Physical AI in defense: autonomous systems like this Air Force robot represent a core market Eclipse's portfolio targets.
Source: commons.wikimedia.org
Limited Partners Betting Against Software Concentration
As the record Q1 2026 VC numbers showed, 80% of all venture capital last quarter poured into AI - but most of it concentrated in software and model training. Physical AI remains underfunded relative to market size, at least by Eclipse's reading. LPs get exposure to a category that software-only funds structurally can't access.
Who Pays
LP Capital Gets Locked Up
Fund VI and Early Growth Fund III will likely run on standard 10-year vehicles - which is punishing for hardware funds where companies may need 12-15 years to reach exit scale. LPs are betting on teams that can survive supply chain failures, regulatory delays, and military procurement timelines that don't respond to urgency.

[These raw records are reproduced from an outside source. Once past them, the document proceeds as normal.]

==> wip/amber <==
## CPU
module CPU(
    input             clk,
    input             rst,
    input      [31:0] data_out,
    input      [31:0] instr_out,
    output reg        instr_read,
    output reg        data_read,
    output reg [31:0] instr_addr,
    output reg [31:0] data_addr,
    output reg [3:0]  data_write,
    output reg [31:0] data_in
);
localparam S_IF  = 2'd0;
localparam S_ID  = 2'd1;
localparam S_EX  = 2'd2;
localparam S_MEM = 2'd3;
reg  [1:0]  state;
reg  [31:0] pc;
reg  [31:0] ir;
reg  [1:0]  ld_off;
wire [13:0] signal;
wire [31:0] rs1_data;
wire [31:0] rs2_data;
wire [31:0] imm;
wire [31:0] src2;
wire        zero;
wire [31:0] alu_out;
wire [31:0] pc_plus_imm;
wire [31:0] pc_plus4;
reg  [31:0] rd_data;
reg         reg_wrt;
reg  [31:0] next_pc;
reg  [31:0] ld_data;
wire [6:0] opcode = ir[6:0];
wire [2:0] funct3 = ir[14:12];
wire is_load   = (opcode == 7'b0000011);
wire is_store  = (opcode == 7'b0100011);
wire is_branch = (opcode == 7'b1100011);
wire is_jal    = (opcode == 7'b1101111);
wire is_jalr   = (opcode == 7'b1100111);
wire is_auipc  = (opcode == 7'b0010111);
decoder decoder(
.instr_out(ir),
.control_signal(signal)
);
regfile regfile(
.clk(clk),
.rs1_addr(instr_out[19:15]),
.rs2_addr(instr_out[24:20]),
.rd_addr(ir[11:7]),
.reg_wrt(reg_wrt),
.rd_data(rd_data),
.rs1_data(rs1_data),
.rs2_data(rs2_data)
);
immgen immgen(
.instr(ir),
.imm(imm)
);
assign pc_plus4    = pc + 32'd4;
assign pc_plus_imm = pc + imm;
assign src2 = signal[3] ? imm : rs2_data;
alu alu(
.rs1(rs1_data),
.rs2(src2),
.alu_control(signal[13:10]),
.funct3(funct3),
.funct7(ir[31:25]),
.zero(zero),
.alu_out(alu_out)
);
always @(*) begin
	case (funct3)
		3'b000: begin
			case (ld_off)
				2'd0: ld_data = {{24{data_out[7]}},  data_out[7:0]};
				2'd1: ld_data = {{24{data_out[15]}}, data_out[15:8]};
				2'd2: ld_data = {{24{data_out[23]}}, data_out[23:16]};
  ...
clock: 15.0 ns
lec_check: 0
cap_margin: 20
cell_pad_in_sites_global_placement: 3
core_margin: 2
core_utilization: 40
max_routing_layer: met4
min_routing_layer: met1
place_density: 0.41
setup_slack_margin: 0.11
slew_margin: 20
run.sh (not shown) runs the stock make flow with config.mk's settings and CLKGATE_MAP_FILE=.
==> wip/juniper: changes against wip/amber <==
- CELL_PAD_IN_SITES_GLOBAL_PLACEMENT: 3 -> not set
- CORE_UTILIZATION: 40 -> 72
- CTS_CLUSTER_DIAMETER: not set -> 332
- CTS_CLUSTER_SIZE: not set -> 97
- MAX_ROUTING_LAYER: met4 -> not set
- MIN_ROUTING_LAYER: met1 -> not set
- PLACE_DENSITY: 0.41 -> 0.42
- SETUP_SLACK_MARGIN: 0.11 -> not set
==> flow/constraint.sdc (replaced) <==
create_clock -name core_clock -period 8.1 [get_ports {clk}]
set_input_delay 1.6200 -clock core_clock [delete_from_list [all_inputs] [get_ports {clk}]]
set_output_delay 1.6200 -clock core_clock [all_outputs]
set_load 0.01 [all_outputs]
==> notes <==
wip/amber passed the timing, design-rule and antenna checks. wip/juniper stopped in global routing. Of wip/juniper and wip/amber, wip/amber has the higher die size (gap 44%, measured against wip/amber). In synthesized cell count, wip/juniper and wip/amber do not differ. In area after synthesis, wip/amber and wip/juniper do not differ.

========
==> build 59: inputs <==
==> flow/design.v <==
module alu(rs1,rs2,alu_control,funct3,funct7,zero,alu_out);
input [31:0] rs1;
input [31:0] rs2;
input [3:0] alu_control;
input [2:0] funct3;
input [6:0] funct7;
output reg zero;             
output reg[31:0] alu_out;
always @(*)begin
	alu_out=0;
	zero=0;
	case(alu_control)
		4'b0000:begin 
			case(funct3)
				0:begin
					if(funct7==7'b0000000)begin 
						alu_out=rs1+rs2;
					end
					else begin 
						alu_out=rs1-rs2;
					end
				end
				1:begin
					alu_out=rs1<<rs2[4:0];
				end
				2:begin
					alu_out=($signed(rs1) < $signed(rs2))?1:0;
				end
				3:begin
					alu_out=(rs1<rs2)?1:0;
				end
				4:begin
					alu_out=rs1^rs2;
				end
				5:begin
					if(funct7==7'b0000000)begin
						alu_out=rs1>>rs2[4:0];
					end
					else begin
						alu_out=$signed(rs1)>>>rs2[4:0];
					end
				end
				6:begin
					alu_out=rs1|rs2;
				end
				default:begin
					alu_out=rs1&rs2;
				end
			endcase
		end
		4'b0001:begin 
			alu_out=rs1+rs2;
		end
		4'b0010:begin 
			case(funct3)
				0:begin
					alu_out=rs1+rs2;
				end
				1:begin
					alu_out=rs1<<rs2[4:0];
				end
				2:begin
					alu_out=($signed(rs1)<$signed(rs2))?1:0;
				end
				3:begin
					alu_out=(rs1<rs2)?1:0;
				end
				4:begin
					alu_out=rs1^rs2;
				end
				5:begin
					if(rs2[11:5]==7'b0000000)begin
						alu_out=rs1>>rs2[4:0];
					end
					else begin
						alu_out=$signed(rs1)>>>rs2[4:0];
					end
				end
				6:begin
					alu_out=rs1|rs2;
				end
				default:begin
					alu_out=rs1&rs2;
				end
			endcase
		end
		4'b0011:begin 
			alu_out=rs1+rs2;
		end
		4'b0100:begin 
			case(funct3)
				0:zero=(rs1==rs2);
				1:zero=(rs1!=rs2);
				4:zero=($signed(rs1)<$signed(rs2));
				5:zero=($signed(rs1)>=$signed(rs2));
				6:zero=(rs1<rs2);
				7:zero=(rs1>=rs2);
				default:zero=0;
			endcase
		end
		4'b0101:begin 
			alu_out=rs2;
		end
		4'b0110:begin 
			alu_out=rs1+rs2;
		end
		default:begin
			alu_out=0;
			zero=0;
		end
	endcase
end
endmodule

The Competition Is Intensifying
Eclipse isn't alone in this bet, and the category is getting crowded fast:
| Firm | Fund | Size | Physical AI Focus |
|---|---|---|---|
| Eclipse Ventures | Fund VI + Early Growth III | $1.3B | Robotics, defense, manufacturing |
| Lux Capital | Fund IX | $1.5B | AI compute, quantum, robotics, defense |
| a16z | Physical AI | $600M | Industrial robotics, autonomous systems |
| Khosla Ventures | New fund (in progress) | $3.5B target | Deep tech, AI infrastructure |
Growing competition means more deal pressure on the best companies and, potentially, elevated valuations for hardware startups that can't always grow fast enough to justify them. The $11 billion physical AI investment surge that has been building since late 2025 has attracted capital faster than proven exit paths have emerged.
Workers in Targeted Industries
Manufacturing, logistics, construction, and agriculture collectively employ tens of millions of people in the markets Eclipse targets. None of that appears on a cap table, and Eclipse didn't address it in its fund announcement. The fund's thesis assumes automation demand from labor shortages - which means it profits from conditions that are already straining workers.

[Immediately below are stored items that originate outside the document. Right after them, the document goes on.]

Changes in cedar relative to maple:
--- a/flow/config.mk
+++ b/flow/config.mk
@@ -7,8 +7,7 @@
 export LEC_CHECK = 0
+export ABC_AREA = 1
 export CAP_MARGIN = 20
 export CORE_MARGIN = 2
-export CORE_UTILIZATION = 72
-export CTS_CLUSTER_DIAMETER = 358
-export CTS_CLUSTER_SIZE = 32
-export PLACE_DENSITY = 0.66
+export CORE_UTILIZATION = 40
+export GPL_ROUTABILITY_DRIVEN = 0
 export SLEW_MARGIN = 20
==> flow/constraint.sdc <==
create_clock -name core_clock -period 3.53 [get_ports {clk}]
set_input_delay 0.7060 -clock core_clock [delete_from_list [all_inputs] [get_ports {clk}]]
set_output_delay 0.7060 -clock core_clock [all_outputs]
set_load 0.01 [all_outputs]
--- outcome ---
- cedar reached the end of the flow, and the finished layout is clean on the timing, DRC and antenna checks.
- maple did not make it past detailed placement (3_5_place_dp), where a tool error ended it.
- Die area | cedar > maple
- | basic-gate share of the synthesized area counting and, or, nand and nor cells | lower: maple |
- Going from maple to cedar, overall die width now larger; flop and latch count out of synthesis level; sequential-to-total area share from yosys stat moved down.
## run A
## HandwashSensor
module HandwashSensor(
    input clk,
    input reset,
    input acceptLeftHandDistance,
    input [15:0] leftHandDistance,
    input acceptLeftHandGain,
    input [7:0] leftHandGain,
    input acceptRightHandDistance,
    input [15:0] rightHandDistance,
    input acceptRightHandGain,
    input [7:0] rightHandGain,
    output waterOn
);
reg [15:0] leftHandDistanceHeld;
 always@(posedge clk)  begin
     if(reset)
         leftHandDistanceHeld <= 0;
     else if(acceptLeftHandDistance)
         leftHandDistanceHeld <= leftHandDistance;
     else
         leftHandDistanceHeld <= leftHandDistanceHeld;
 end
reg [7:0] leftHandGainHeld;
 always@(posedge clk)  begin
     if(reset)
         leftHandGainHeld <= 0;
     else if(acceptLeftHandGain)
         leftHandGainHeld <= leftHandGain;
     else
         leftHandGainHeld <= leftHandGainHeld;
 end
reg [15:0] rightHandDistanceHeld;
 always@(posedge clk)  begin
     if(reset)
         rightHandDistanceHeld <= 0;
     else if(acceptRightHandDistance)
         rightHandDistanceHeld <= rightHandDistance;
     else
         rightHandDistanceHeld <= rightHandDistanceHeld;
 end
reg [7:0] rightHandGainHeld;
 always@(posedge clk)  begin
     if(reset)
         rightHandGainHeld <= 0;
  ...
Size: roughly 1600 cells after synthesis, ~80 flip-flops, roughly 55 I/O pins, ~0.011 mm2 of cells after synthesis.
Settings: LEC_CHECK=0, ABC_AREA=1, CAP_MARGIN=20, CORE_ASPECT_RATIO=0.91, CORE_MARGIN=2, CORE_UTILIZATION=72, CTS_CLUSTER_DIAMETER=54, CTS_CLUSTER_SIZE=93, MAX_ROUTING_LAYER=met4, PLACE_DENSITY_LB_ADDON=0.06, SETUP_SLACK_MARGIN=0.45, SLEW_MARGIN=20, TNS_END_PERCENT=75; clock period 5.41 ns.
run.sh (not shown) runs the stock make flow with config.mk's settings and CLKGATE_MAP_FILE=.
Run A did not stop at any stage, and its layout met the timing, DRC and antenna checks.
Inputs modified between run A and run B:
Settings: putting PLACE_DENSITY at 0.41 where nothing was set; clearing SETUP_SLACK_MARGIN, which used to be 0.45; clearing CORE_ASPECT_RATIO, which used to be 0.91; clearing PLACE_DENSITY_LB_ADDON, which used to be 0.06; clearing TNS_END_PERCENT, which used to be 75; clearing MAX_ROUTING_LAYER, which used to be met4; clearing CTS_CLUSTER_DIAMETER, which used to be 54; swapping 93 for 97 in CTS_CLUSTER_SIZE; clearing ABC_AREA, which used to be 1; swapping 5.41 for 9.73 in the clock period (ns, I/O delays scaled along).
Findings:
Total chip power (lower): run B
Worst-case hold slack in run B is 0.016 ns lower than in run A
Relative to run A, run B improves first-pass GRT wire length.
Post-synthesis share of cell area spent on and-or and or-and gates in run B vs run A: down 2.2 points
## Diff of input files: run C against run B
Settings: swapping 72 for 40 in CORE_UTILIZATION; clearing PLACE_DENSITY, which used to be 0.41; clearing CTS_CLUSTER_SIZE, which used to be 97; swapping 9.73 for 7.0 in the clock period (ns, I/O delays scaled along).
Run B → run C: power density over cell area rose 35%, global-route usage lower, post-DP HPWL saw an increase, share of cell area taken by flip-flops and latches went down 0.22 points, power attributed to the clock group now sits higher. Final cell area: run C above run B. Diff run B -> run C | wire length | decrease of 1.9%. Power drawn by the combinational cells: run C vs run B up about 36%.

========
## exp/umber
Starting RTL as in the previous note.
## HandwashSensor
module HandwashSensor(
    input clk,
    input reset,
    input acceptLeftHandDistance,
    input [15:0] leftHandDistance,
    input acceptLeftHandGain,
    input [7:0] leftHandGain,
    input acceptRightHandDistance,
    input [15:0] rightHandDistance,
    input acceptRightHandGain,
    input [7:0] rightHandGain,
    output waterOn
);
reg [15:0] leftHandDistanceHeld;
 always@(posedge clk)  begin
     if(reset)
         leftHandDistanceHeld <= 0;
     else if(acceptLeftHandDistance)
         leftHandDistanceHeld <= leftHandDistance;
     else
         leftHandDistanceHeld <= leftHandDistanceHeld;
 end
reg [7:0] leftHandGainHeld;
 always@(posedge clk)  begin
     if(reset)
         leftHandGainHeld <= 0;
     else if(acceptLeftHandGain)
         leftHandGainHeld <= leftHandGain;
     else
         leftHandGainHeld <= leftHandGainHeld;
 end
reg [15:0] rightHandDistanceHeld;
 always@(posedge clk)  begin
     if(reset)
         rightHandDistanceHeld <= 0;
     else if(acceptRightHandDistance)
         rightHandDistanceHeld <= rightHandDistance;
     else
         rightHandDistanceHeld <= rightHandDistanceHeld;
 end
reg [7:0] rightHandGainHeld;
 always@(posedge clk)  begin
     if(reset)
         rightHandGainHeld <= 0;
     else if(acceptRightHandGain)
         rightHandGainHeld <= rightHandGain;
     else
         rightHandGainHeld <= rightHandGainHeld;
 end
wire [15:0] leftHand;
 wire [23:0] leftHandDistanceHeld_Mult_leftHandGainHeld;
 DSP48_AxB dsp_leftHandDistanceHeld_Mult_leftHandGainHeld(
     .CLK(clk),
  ...
Settings: LEC_CHECK=0, ABC_AREA=1, CAP_MARGIN=20, CELL_PAD_IN_SITES_DETAIL_PLACEMENT=1, CORE_ASPECT_RATIO=1.17, CORE_MARGIN=10, CORE_UTILIZATION=35, CTS_CLUSTER_SIZE=78, GPL_ROUTABILITY_DRIVEN=0, GPL_TIMING_DRIVEN=0, MAX_ROUTING_LAYER=met4, PLACE_DENSITY_LB_ADDON=0.14, SLEW_MARGIN=5; clock period 7.0 ns.
exp/umber finished all stages; the layout is clean.
For exp/xenon, these inputs were changed with respect to exp/umber:
Settings: setting TNS_END_PERCENT to 15 for the first time; changing CORE_MARGIN from 10 to 8; changing CORE_UTILIZATION from 35 to 40; changing CTS_CLUSTER_SIZE from 78 to 100; removing CELL_PAD_IN_SITES_DETAIL_PLACEMENT (formerly 1); removing MAX_ROUTING_LAYER (formerly met4); changing SLEW_MARGIN from 5 to 20; setting CTS_CLUSTER_DIAMETER to 224 for the first time; removing GPL_TIMING_DRIVEN (formerly 0); removing PLACE_DENSITY_LB_ADDON (formerly 0.14); removing GPL_ROUTABILITY_DRIVEN (formerly 0); changing CORE_ASPECT_RATIO from 1.17 to 0.5.
### Flow results
exp/xenon was carried through to the last stage, and its layout satisfied the timing, DRC and antenna checks. Comparing exp/xenon and exp/umber, the lower overall die height is on exp/xenon. exp/xenon vs exp/umber — total wire length after detailed routing dropped by more than 10%. exp/xenon ended up with rightHandGainHeld[7] as its origin of the worst setup path; exp/umber ended up with rightHandGainHeld[4]. In the metrics for exp/xenon and exp/umber, the one carrying the lower critical path depth is exp/xenon. Compared with exp/umber, in exp/xenon register-to-register slack higher; overall routing resource usage lower; multi-input combinational area share higher; layout-stage area growth over the synthesis result lower.
Edits applied to the flow inputs when going from exp/xenon to exp/nickel:
Settings: CORE_MARGIN now 10, was 8; CORE_ASPECT_RATIO now 1.85, was 0.5; SETUP_SLACK_MARGIN now 1.5, previously not set; TNS_END_PERCENT no longer set, was 15; CAP_MARGIN now 40, was 20; PLACE_DENSITY now 0.53, previously not set; HOLD_SLACK_MARGIN now 0.29, previously not set; GPL_ROUTABILITY_DRIVEN now 0, previously not set; ABC_AREA no longer set, was 1; CTS_CLUSTER_DIAMETER no longer set, was 224; CTS_CLUSTER_SIZE no longer set, was 100; MIN_ROUTING_LAYER now met2, previously not set.
Notes after the runs:
Going from exp/xenon to exp/nickel, full die area shrinks by 2.4%. Area added between synthesis and finish up 1.7 points in exp/nickel wrt exp/xenon. Measured against exp/nickel, the first-pass GRT wire length of exp/xenon comes out at 1.07 times the reference value. [exp/nickel vs exp/xenon] synthesized cell count: lower in exp/nickel. On placement-stage worst setup slack, exp/xenon beats exp/nickel. Compared to exp/xenon, exp/nickel has switching power total 31% lower. Setup slack after layout: exp/nickel worse than exp/xenon.
// Calculator_top
module Calculator_top(
    input wire [3:0] a, 
    input wire [3:0] b,
    input wire clk, 
    input wire rst, 
    input wire enter, 
    input wire back,
    input wire up, 
    input wire down,
    output wire [3:0] an, 
    output wire [7:0] seg,
    output reg bin_ind
);
For scale: ~1,500 cells after synthesis, ~250 flip-flops, about 27 I/O pins, about 13,000 um2 of cells after synthesis.
==> flow/config.mk <==
export PLATFORM = sky130hd
export DESIGN_NAME = Calculator_top
export DESIGN_NICKNAME = Calculator_top
export VERILOG_FILES = /design/flow/design.v
export SDC_FILE = /design/flow/constraint.sdc
export NUM_CORES = 4
export LEC_CHECK = 0
export CAP_MARGIN = 35
export CORE_MARGIN = 2
export CORE_UTILIZATION = 68
export GPL_ROUTABILITY_DRIVEN = 1
export MIN_ROUTING_LAYER = met1
export SLEW_MARGIN = 20
==> flow/constraint.sdc <==
create_clock -name core_clock -period 8.61 [get_ports {clk}]
set_input_delay 1.7220 -clock core_clock [delete_from_list [all_inputs] [get_ports {clk}]]
set_output_delay 1.7220 -clock core_clock [all_outputs]
set_load 0.01 [all_outputs]
run.sh (not shown) runs the stock make flow with config.mk's settings and CLKGATE_MAP_FILE=.
The first run finished with setup timing left.
Change:
CORE_UTILIZATION = 72   (was 68)
PLACE_DENSITY_LB_ADDON = 0.0   (was default)
SETUP_SLACK_MARGIN = 2.5   (was default)
The changed run completed, yet does not pass: setup timing.
Count of clock-buffer cells in the layout decreases by 1.
Final area went up by about 4%.
Total power increases by 2.0%.
Clock skew barely changes.
Global-route usage increases by 5.5 points.
Change:
ABC_AREA = 1   (was default)
CAP_MARGIN = 30   (was 35)
CORE_MARGIN = 7   (was 2)
CORE_UTILIZATION = 24   (was 72)
CTS_CLUSTER_SIZE = 59   (was default)
PLACE_DENSITY_LB_ADDON = default   (was 0.0)
SETUP_SLACK_MARGIN = default   (was 2.5)
clock period = 6.52 ns   (was 8.61 ns; I/O delays follow)
=> The new run reached the layout checks and failed them: setup timing; design area went up slightly; via count is lower by roughly a tenth; wire length goes down by a quarter to a third; worst hold slack gets better by 5.3 ps; clock skew hardly moves; synthesized area goes down slightly; global-route usage falls by 25 points; setup slack loses 1000 ps; total power climbs by well over a third; clock-buffer cell count falls by 3.

---

Starting RTL as in the previous note.
clock: 16.1 ns
lec_check: 0
abc_area: 1
cap_margin: 10
cell_pad_in_sites_detail_placement: 2
core_margin: 2
core_utilization: 65
gpl_routability_driven: 0
gpl_timing_driven: 0
hold_slack_margin: 0.01
min_routing_layer: met2
slew_margin: 20
The first run ended with an error in 3_5_place_dp.
Edit:
Settings changed: ABC_AREA 1 to unset, CAP_MARGIN 10 to 20, CELL_PAD_IN_SITES_DETAIL_PLACEMENT 2 to unset, CORE_UTILIZATION 65 to 40, GPL_ROUTABILITY_DRIVEN 0 to unset, GPL_TIMING_DRIVEN 0 to unset, HOLD_SLACK_MARGIN 0.01 to unset, MIN_ROUTING_LAYER met2 to unset.
Clock period 16.1 ns to 11.5 ns, I/O delays scaled along.
The changed run ran to the end with no violations.
Synthesized cell count went down by 12%.
Die area went up by 64%.
Area after synthesis went up by about 2%.
Edit:
Settings changed: CORE_UTILIZATION 40 to 70, CTS_CLUSTER_SIZE set to 39, SETUP_SLACK_MARGIN set to -0.62.
Clock period 11.5 ns to 11.7 ns, I/O delays scaled along.
- clock power shrinks by 12%
- critical path depth grows by 1
- core utilization grows by 33 points
- hold slack is worse by 4.0 ps
- non-clock buffer count shrinks by 12
- synthesized area does not change
- combinational power shrinks by 8.1%
- count of clock-buffer cells in the layout shrinks by 5

---

## lane 1
Calculator_top again, from the RTL that the note above started with.
Settings: LEC_CHECK=0, CAP_MARGIN=10, CORE_MARGIN=2, CORE_UTILIZATION=40, GPL_ROUTABILITY_DRIVEN=0, GPL_TIMING_DRIVEN=0, HOLD_SLACK_MARGIN=0.01, MIN_ROUTING_LAYER=met2, SLEW_MARGIN=20; clock period 16.1 ns.
Lane 1 ended with every stage complete and zero timing, DRC or antenna violations.
Changes in lane 2 relative to lane 1:
# lane 1
export LEC_CHECK = 0
export CAP_MARGIN = 10
export CORE_MARGIN = 2
export CORE_UTILIZATION = 40
export GPL_ROUTABILITY_DRIVEN = 0
export GPL_TIMING_DRIVEN = 0
export HOLD_SLACK_MARGIN = 0.01
export MIN_ROUTING_LAYER = met2
export SLEW_MARGIN = 20
create_clock -name core_clock -period 16.1 [get_ports {clk}]
# lane 2
export LEC_CHECK = 0
export CAP_MARGIN = 20
export CORE_MARGIN = 2
export CORE_UTILIZATION = 66
export SLEW_MARGIN = 20
create_clock -name core_clock -period 11.5 [get_ports {clk}]
Notes after the runs:
Taking lane 1 as the reference, in lane 2 final routed wirelength across all metal layers now sits lower; global-route usage over all layers +0.35 points; area of all placed cells without fillers lower.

Eclipse has spent 11 years building a portfolio that tracks the defense-industrial AI buildout before most software investors noticed it was happening. The $1.3 billion close isn't a pivot - it's a scaling of something the firm has been executing quietly for a decade. Whether that head start is worth a decade of locked LP capital, against an increasingly crowded field of rivals who've now noticed the same opportunity, is the question the next few portfolio exits will answer.